In some implementations, the pores in the second membrane 112 are
about 0.1 microns in diameter. The second membrane 112 can have a
pore density of about 15 to about 30 percent. The first and second
membranes 110 and 112 can be between about 8 microns and about 12
microns thick, for example about 10 microns thick.
[0047] The fluidics in the cell transduction system 100 include a
vertical flow system configured to flow fluid through the
transduction stack 102 bi-directionally, substantially normal to
the first, second, and third substrates 104, 106, and 108. The
vertical flow system includes a three-port pump 122, a three-port
valve 124, the first and fourth external fluid manifolds 114 and
120, a fluid reservoir 126, a waste reservoir 128, and connecting
fluid channels. The three-port pump can draw fluid, such as cell
media from the fluid reservoir 126 and pump it through the
transduction stack 102. The three port pump pumps the fluid through
the transduction stack 102 such that the fluid enters the
transduction stack 102 either through the first external fluid
manifold 114 and the first substrate 104 or through the fourth
external fluid manifold 120 and the third substrate 108. In one
mode of operation, in which the three-port valve isolates the waste
reservoir 128 from the remainder of the vertical flow system, and
once a sufficient amount of fluid has been introduced into the
vertical flow system from the fluid reservoir 126, the three-port
pump 122 can isolate the fluid reservoir 126 from the remainder of
the vertical flow system, and can recirculate the fluid through the
transduction stack 102 in the direction shown by arrow 130 (i.e.
counterclockwise in the figure). In another mode of operation, in
which the three port valve fluidically couples the first external
fluid manifold 114 to the waste reservoir and closes the fluid path
between the first external fluid manifold 114 and the three-port
pump 122, the three-port pump 122 opens the fluid path to the fluid
reservoir 126 and reverses the direction of flow through the
transduction stack 102, as shown by the arrow 132. In this mode of
operation, fluid from the fluid reservoir 126 flows into the
transduction stack 102 from the fourth external fluid manifold 120,
out through the first external fluid manifold 114, into the waste
reservoir 128 through the three-port valve.
[0048] The fluidics of the cell transduction system 100 also
includes a horizontal flow system. The horizontal flow system is
configured to introduce cells (and in some implementations genetic
information introduction agents) into the second flow field defined
in the second substrate 106 of the transduction stack 102. The
horizontal flow system introduces the cells in a direction that is
within the plane of the second flow field. The horizontal flow
system includes a pump 134, an outlet valve 136, a sample reservoir
138, the second and third external fluid manifolds 116 and 118, and
connecting fluid channels.
[0049] In some implementations, the pump 134 is a three-port pump.
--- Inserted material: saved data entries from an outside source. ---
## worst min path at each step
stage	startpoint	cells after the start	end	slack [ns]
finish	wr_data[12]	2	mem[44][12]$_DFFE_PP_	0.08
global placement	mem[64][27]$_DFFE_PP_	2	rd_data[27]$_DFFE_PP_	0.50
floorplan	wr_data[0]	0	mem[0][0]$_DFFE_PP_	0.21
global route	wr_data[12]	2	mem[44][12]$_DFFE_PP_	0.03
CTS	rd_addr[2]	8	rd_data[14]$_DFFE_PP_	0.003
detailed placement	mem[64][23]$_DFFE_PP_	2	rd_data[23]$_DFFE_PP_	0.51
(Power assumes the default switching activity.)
### src/rtl/wls_pipe.sv
// Pipeline control: node counter, bank select, stage valid bits, read-after-write
// interlock, bank read and write addressing, and the output register.
// Depends on wls_pkg for the action codes, payload structs and stage strobes.
module wls_pipe #(
  localparam int NODE_W = $clog2(wls_pkg::MAX_INTERVALS + 1)
) (
  input  logic                              clk,
  input  logic                              rst,
  input  logic                              in_valid,
  output logic                              in_ready,
  input  wls_pkg::action_t                  action,
  input  logic [wls_pkg::CFG_M_W-1:0]       intervals_in_use,
  output wls_pkg::stage_load_t              load,
  output wls_pkg::entry_t                   entry,
  output logic                              rd_en,
  output logic [wls_pkg::TAPS-1:0][NODE_W-1:0] rd_addr,
  output logic                              wr_en,
  output logic                              wr_bank,
  output logic [NODE_W-1:0]                 wr_addr,
  input  wls_pkg::word_t                    result,
  output logic                              out_valid,
  input  logic                              out_ready,
  output wls_pkg::out_item_t                out_item
);

  localparam int ST = wls_pkg::STAGES;

  logic [NODE_W-1:0] node_counter;
  logic              bank_select;

  logic [NODE_W-1:0] m_eff, p, p_next, tap_dn, tap_up;
  logic              last, interior, reads, enter, hazard, ready_first, out_free;
  logic              cur_phys, prev_phys, tgt_bank;

  logic [ST-1:0]             valid, adv_q, last_q, bank_q, mv, hit;
  logic [ST-1:0][NODE_W-1:0] addr_q;

  // Clamp the interval count to the supported range.
  always_comb begin
    if (intervals_in_use < 2) begin
      m_eff = NODE_W'(2);
    end else if (int'(intervals_in_use) > wls_pkg::MAX_INTERVALS) begin
      m_eff = NODE_W'(wls_pkg::MAX_INTERVALS);
    end else begin
      m_eff = NODE_W'(intervals_in_use);
    end
  end

  // Node addressed by the incoming transaction and its neighbors.
  always_comb begin
    p        = (node_counter > m_eff) ? '0 : node_counter;
    last     = (p == m_eff);
    p_next   = last ? '0 : p + NODE_W'(1);
    interior = (p != '0) && !last;
    tap_dn   = (p == '0) ? p : p - NODE_W'(1);
    tap_up   = last ? p : p + NODE_W'(1);
  end

  // Bank 0 holds the previous layer while bank_select is low.
  assign prev_phys = bank_select;
  assign cur_phys  = ~bank_select;

  always_comb begin
    case (action)
      wls_pkg::ACT_LOAD_CUR: tgt_bank = cur_phys;
      default:               tgt_bank = prev_phys;
    endcase
  end

  // Stage movement, from the output register back to the first stage.
  always_comb begin
    out_free   = !out_valid || out_ready;
    mv[ST-1]   = valid[ST-1] && (!adv_q[ST-1] || out_free);
    for (int k = ST - 2; k >= 0; k--) begin
      mv[k] = valid[k] && (!valid[k+1] || mv[k+1]);
    end
    ready_first = !valid[0] || mv[0];
  end

  // An interior advance waits while any bank word it reads is still to be written.
  always_comb begin
    reads = (action == wls_pkg::ACT_ADVANCE) && interior;
    for (int k = 0; k < ST; k++) begin
      hit[k] = valid[k] &&
               (((bank_q[k] == cur_phys) &&
                 ((addr_q[k] == tap_dn) || (addr_q[k] == p) || (addr_q[k] == tap_up))) ||
                ((bank_q[k] == prev_phys) && (addr_q[k] == p)));
    end
    hazard = reads && (|hit);
  end

  assign in_ready = ready_first && !hazard;
  assign enter    = in_valid && in_ready && (action != wls_pkg::ACT_NONE);

  // Bank reads are issued as a transaction enters.
  assign rd_en                    = enter;
  assign rd_addr[wls_pkg::TAP_DN]  = tap_dn;
  assign rd_addr[wls_pkg::TAP_MID] = p;
  assign rd_addr[wls_pkg::TAP_UP]  = tap_up;

  assign entry.compute = reads;
  assign entry.cur_sel = cur_phys;

  assign load.s1 = enter;
  assign load.s2 = mv[0];
  assign load.s3 = mv[1];
  assign load.s4 = mv[2];

  // Every transaction writes its bank word as it leaves the last stage.
  assign wr_en   = mv[ST-1];
  assign wr_bank = bank_q[ST-1];
  assign wr_addr = addr_q[ST-1];

  // Control state.
  always_ff @(posedge clk) begin
    if (rst) begin
      node_counter <= '0;
      bank_select  <= 1'b0;
      valid        <= '0;
      out_valid    <= 1'b0;
    end else begin
      if (enter) begin
        node_counter <= p_next;
        if ((action == wls_pkg::ACT_ADVANCE) && last) begin
          bank_select <= ~bank_select;
        end
      end
      valid[0] <= enter || (valid[0] && !mv[0]);
      for (int k = 1; k < ST; k++) begin
        valid[k] <= mv[k-1] || (valid[k] && !mv[k]);
      end
      if (mv[ST-1] && adv_q[ST-1]) begin
        out_valid <= 1'b1;
      end else if (out_ready) begin
        out_valid <= 1'b0;
      end
    end
  end

  // Stage payload and the output register.
  always_ff @(posedge clk) begin
    if (enter) begin
      bank_q[0] <= tgt_bank;
      addr_q[0] <= p;
      adv_q[0]  <= (action == wls_pkg::ACT_ADVANCE);
      last_q[0] <= last;
    end
    for (int k = 1; k < ST; k++) begin
      if (mv[k-1]) begin
        bank_q[k] <= bank_q[k-1];
        addr_q[k] <= addr_q[k-1];
        adv_q[k]  <= adv_q[k-1];
        last_q[k] <= last_q[k-1];
      end
    end
    if (mv[ST-1] && adv_q[ST-1]) begin
      out_item.node_index    <= wls_pkg::NODE_IDX_W'(addr_q[ST-1]);
      out_item.new_value     <= result;
      out_item.last_of_layer <= last_q[ST-1];
    end
  end

endmodule
## config.mk

```make
export PLATFORM = sky130hd
export DESIGN_NAME = maglev_cascaded_pid_controller
export DESIGN_NICKNAME = d
export VERILOG_FILES = /design/src/mpid_pkg.sv /design/src/mpid_mul.sv /design/src/mpid_div.sv /design/src/maglev_cascaded_pid_controller.sv
export SDC_FILE = /design/constraint.sdc
export NUM_CORES = 2
export LEC_CHECK = 0
export BUFFER_PORTS_ARGS = -buffer_cell sky130_fd_sc_hd__buf_2
export CORE_MARGIN = 5
export CORE_UTILIZATION = 55
export CTS_BUF_LIST = sky130_fd_sc_hd__clkbuf_8
export CTS_CLUSTER_DIAMETER = 30
export CTS_CLUSTER_SIZE = 25
export DETAILED_ROUTE_END_ITERATION = 7
export GPL_TIMING_DRIVEN = 0
export PLACE_DENSITY = 0.75
export SLEW_MARGIN = 20
export SYNTH_ARGS = -nofsm -noshare
export SYNTH_HDL_FRONTEND = slang
export SYNTH_SLANG_ARGS = --single-unit
export TNS_END_PERCENT = 20
```

## constraint.sdc

```tcl
create_clock -name clk -period 8.55 [get_ports clk]
set_input_delay 0.4275 -clock clk [delete_from_list [all_inputs] [get_ports clk]]
set_output_delay 0.4275 -clock clk [all_outputs]
set_load 0.01 [all_outputs]
```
In such implementations, a first port couples to the sample
reservoir 138, a second port couples to the fluid reservoir 126,
and a third port couples to the second external fluid manifold. The
pump 134, in such implementations can either pump fluid from the
sample reservoir, including, for example cells and genetic
information introduction agents suspended in cell media, or fluid
form the fluid reservoir 126 into the transduction stack 102
through the second external fluid manifold 116.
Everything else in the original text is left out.